The second class of explanations assumes that shakeout is caused by technological developments and thus excessive entry and shakeout do not have a causal link but rather they correlate. Utterback and Suárez (1993) explain shakeout based on the dominant design and the transition that it brings about in innovative activities. Firms that are unable to move towards greater product standardisation and process innovation will not succeed in competition against those who make the transition and they will eventually die. In the Jovanovic and MacDonald (1994) model shakeout is the result of a single major refinement innovation that substantially increases the optimum firm size. As many firms ramp up production to exploit such scale economies the market is overflowed and price drops.

This causes many firms to exit.
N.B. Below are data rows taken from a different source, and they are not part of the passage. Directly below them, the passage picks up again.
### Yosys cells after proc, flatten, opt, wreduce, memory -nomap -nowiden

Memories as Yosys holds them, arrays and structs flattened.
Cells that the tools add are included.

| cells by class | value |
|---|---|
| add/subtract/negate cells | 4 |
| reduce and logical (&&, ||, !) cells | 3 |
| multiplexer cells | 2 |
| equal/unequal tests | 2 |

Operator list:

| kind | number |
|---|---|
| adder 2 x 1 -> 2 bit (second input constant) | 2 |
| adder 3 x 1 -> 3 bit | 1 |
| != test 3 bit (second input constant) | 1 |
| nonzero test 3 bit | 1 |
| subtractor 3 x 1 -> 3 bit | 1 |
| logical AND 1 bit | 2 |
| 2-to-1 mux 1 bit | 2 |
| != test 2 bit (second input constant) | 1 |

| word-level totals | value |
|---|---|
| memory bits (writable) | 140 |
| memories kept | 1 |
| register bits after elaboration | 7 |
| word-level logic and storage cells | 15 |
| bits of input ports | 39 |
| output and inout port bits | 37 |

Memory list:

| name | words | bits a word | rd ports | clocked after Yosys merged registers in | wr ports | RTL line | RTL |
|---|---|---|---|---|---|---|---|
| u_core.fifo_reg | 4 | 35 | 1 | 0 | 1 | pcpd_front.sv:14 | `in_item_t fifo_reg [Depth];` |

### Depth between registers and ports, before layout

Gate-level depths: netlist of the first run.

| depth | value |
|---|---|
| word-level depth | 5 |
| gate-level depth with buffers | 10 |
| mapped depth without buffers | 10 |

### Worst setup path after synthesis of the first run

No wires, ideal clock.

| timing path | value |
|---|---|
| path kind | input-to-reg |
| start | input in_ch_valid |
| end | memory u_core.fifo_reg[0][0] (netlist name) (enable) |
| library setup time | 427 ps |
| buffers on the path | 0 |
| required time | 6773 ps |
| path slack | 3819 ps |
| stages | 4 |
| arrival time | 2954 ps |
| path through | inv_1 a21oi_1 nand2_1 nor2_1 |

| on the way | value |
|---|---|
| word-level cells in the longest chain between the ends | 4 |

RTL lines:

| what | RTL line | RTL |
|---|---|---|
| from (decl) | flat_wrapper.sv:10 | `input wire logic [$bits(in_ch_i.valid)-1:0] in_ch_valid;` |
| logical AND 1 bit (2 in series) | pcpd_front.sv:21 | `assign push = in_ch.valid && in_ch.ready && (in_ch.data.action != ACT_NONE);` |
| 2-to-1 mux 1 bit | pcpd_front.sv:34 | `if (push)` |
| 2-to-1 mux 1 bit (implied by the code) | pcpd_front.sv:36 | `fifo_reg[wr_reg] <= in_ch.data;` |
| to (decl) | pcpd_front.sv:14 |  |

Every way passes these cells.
===== config.mk =====
export PLATFORM = sky130hd
export DESIGN_NAME = leaky_integrate_fire_neuron_flat
export DESIGN_NICKNAME = d
export VERILOG_FILES = /design/src/rtl/core/lif_pkg.sv /design/src/rtl/core/lif_if.sv /design/src/rtl/core/leaky_integrate_fire_neuron.sv /design/src/flat_wrapper.sv
export SDC_FILE = /design/constraint.sdc
export NUM_CORES = 2
export LEC_CHECK = 0
export ABC_AREA = 1
export BUFFER_PORTS_ARGS = -buffer_cell sky130_fd_sc_hd__buf_4
export CORE_MARGIN = 8
export CORE_UTILIZATION = 45
export DETAILED_ROUTE_END_ITERATION = 8
export GPL_ROUTABILITY_DRIVEN = 0
export PLACE_DENSITY_LB_ADDON = 0.12
export SYNTH_ARGS = -nofsm -noshare
export SYNTH_HDL_FRONTEND = slang
export SYNTH_SLANG_ARGS = --single-unit

===== constraint.sdc =====
create_clock -name clk -period 14.2 [get_ports clk]
set_input_delay 4.26 -clock clk [delete_from_list [all_inputs] [get_ports clk]]
set_output_delay 4.26 -clock clk [all_outputs]
set_load 0.05 [all_outputs]
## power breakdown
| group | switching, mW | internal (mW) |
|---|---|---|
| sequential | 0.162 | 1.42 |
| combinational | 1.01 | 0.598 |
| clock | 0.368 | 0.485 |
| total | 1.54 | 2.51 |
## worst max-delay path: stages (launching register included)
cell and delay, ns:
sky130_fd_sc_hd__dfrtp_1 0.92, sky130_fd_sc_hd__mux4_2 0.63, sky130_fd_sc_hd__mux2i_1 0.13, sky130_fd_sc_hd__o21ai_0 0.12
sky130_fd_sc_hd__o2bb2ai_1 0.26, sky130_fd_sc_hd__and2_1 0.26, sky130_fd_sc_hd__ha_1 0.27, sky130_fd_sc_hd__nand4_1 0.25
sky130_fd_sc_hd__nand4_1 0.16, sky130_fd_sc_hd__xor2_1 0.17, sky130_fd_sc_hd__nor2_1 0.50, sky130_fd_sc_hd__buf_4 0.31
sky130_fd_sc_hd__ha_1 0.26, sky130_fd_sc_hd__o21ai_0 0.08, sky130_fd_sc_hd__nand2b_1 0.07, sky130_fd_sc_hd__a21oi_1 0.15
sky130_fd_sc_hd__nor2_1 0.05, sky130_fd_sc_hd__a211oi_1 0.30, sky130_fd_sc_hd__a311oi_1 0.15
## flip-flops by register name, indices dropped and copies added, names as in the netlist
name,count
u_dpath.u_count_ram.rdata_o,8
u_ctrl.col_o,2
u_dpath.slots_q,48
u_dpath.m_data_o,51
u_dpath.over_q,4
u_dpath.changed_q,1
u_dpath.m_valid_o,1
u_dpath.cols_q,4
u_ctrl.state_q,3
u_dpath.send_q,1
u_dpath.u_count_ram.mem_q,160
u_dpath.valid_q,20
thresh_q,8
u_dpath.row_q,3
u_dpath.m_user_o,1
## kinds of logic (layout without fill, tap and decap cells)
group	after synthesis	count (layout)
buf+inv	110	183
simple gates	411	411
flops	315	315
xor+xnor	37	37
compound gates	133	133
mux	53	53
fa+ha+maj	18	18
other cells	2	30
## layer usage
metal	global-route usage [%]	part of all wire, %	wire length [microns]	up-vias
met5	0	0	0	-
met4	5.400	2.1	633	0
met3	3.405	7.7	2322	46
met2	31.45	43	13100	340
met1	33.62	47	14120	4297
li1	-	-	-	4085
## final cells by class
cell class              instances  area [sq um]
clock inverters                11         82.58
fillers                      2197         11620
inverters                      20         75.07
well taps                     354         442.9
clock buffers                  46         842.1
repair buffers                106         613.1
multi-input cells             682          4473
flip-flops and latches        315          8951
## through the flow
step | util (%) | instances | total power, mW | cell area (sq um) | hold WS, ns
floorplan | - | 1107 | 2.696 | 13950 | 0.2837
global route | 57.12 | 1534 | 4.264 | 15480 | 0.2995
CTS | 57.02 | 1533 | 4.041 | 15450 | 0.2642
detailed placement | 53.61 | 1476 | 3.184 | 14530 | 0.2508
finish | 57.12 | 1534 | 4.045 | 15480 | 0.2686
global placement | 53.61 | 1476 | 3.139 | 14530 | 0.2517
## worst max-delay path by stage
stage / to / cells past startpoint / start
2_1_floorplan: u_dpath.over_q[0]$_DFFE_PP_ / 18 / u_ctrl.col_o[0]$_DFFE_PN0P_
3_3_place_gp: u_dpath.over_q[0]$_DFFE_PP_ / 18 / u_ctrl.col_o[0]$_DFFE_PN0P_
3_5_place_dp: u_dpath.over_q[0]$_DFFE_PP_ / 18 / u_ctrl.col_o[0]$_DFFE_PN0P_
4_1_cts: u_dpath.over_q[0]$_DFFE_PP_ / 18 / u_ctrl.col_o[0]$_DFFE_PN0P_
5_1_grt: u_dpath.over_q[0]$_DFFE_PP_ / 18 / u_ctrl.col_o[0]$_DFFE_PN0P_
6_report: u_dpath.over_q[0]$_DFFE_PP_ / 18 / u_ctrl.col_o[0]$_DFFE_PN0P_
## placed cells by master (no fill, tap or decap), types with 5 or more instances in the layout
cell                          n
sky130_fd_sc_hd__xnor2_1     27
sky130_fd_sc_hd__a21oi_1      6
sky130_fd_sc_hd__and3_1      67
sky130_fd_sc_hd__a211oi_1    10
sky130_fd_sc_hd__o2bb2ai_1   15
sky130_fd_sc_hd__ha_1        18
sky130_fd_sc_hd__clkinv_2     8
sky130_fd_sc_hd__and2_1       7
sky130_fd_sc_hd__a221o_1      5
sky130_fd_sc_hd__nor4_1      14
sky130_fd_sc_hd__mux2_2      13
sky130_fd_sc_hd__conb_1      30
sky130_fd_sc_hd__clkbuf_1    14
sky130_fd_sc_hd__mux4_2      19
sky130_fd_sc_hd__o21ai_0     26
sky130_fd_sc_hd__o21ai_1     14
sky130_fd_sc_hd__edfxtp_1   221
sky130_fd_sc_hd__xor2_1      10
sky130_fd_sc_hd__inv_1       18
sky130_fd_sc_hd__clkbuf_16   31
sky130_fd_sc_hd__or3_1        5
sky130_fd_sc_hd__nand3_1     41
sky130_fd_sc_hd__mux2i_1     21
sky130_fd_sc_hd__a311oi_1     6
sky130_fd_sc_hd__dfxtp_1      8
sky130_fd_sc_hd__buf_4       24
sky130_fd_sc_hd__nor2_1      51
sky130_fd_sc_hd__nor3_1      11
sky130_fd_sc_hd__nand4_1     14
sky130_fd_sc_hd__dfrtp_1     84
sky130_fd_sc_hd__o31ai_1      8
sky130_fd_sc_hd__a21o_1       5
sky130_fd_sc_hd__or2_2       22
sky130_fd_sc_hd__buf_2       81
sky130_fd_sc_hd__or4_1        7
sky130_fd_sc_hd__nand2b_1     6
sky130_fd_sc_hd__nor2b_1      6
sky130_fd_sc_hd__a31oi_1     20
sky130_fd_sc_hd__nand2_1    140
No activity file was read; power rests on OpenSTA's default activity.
Klepper‘s (2002a) theory, on the other hand, is based on dynamic increasing returns to R&D. As large firms benefit most from R&D due to their large output they also tend to perform the most R&D. This gives the incumbents an ever increasing advantage over entrants as they tend to have grown larger and have had more time to perform R&D. The later entrants find it hard to catch up in size and as the price continues to fall the smallest firms and least able innovators exit.

As the shakeout has taken its course the industry reaches ―ultimate structure‖ that is determined by the sequence of events traversed (Gort and Klepper 1982). Utterback and Suárez (1993) call it a point of stability where few large firms have standardised products and stable market shares. For them this is not in any way an ultimate structure but a situation that is waiting for the next technological discontinuity.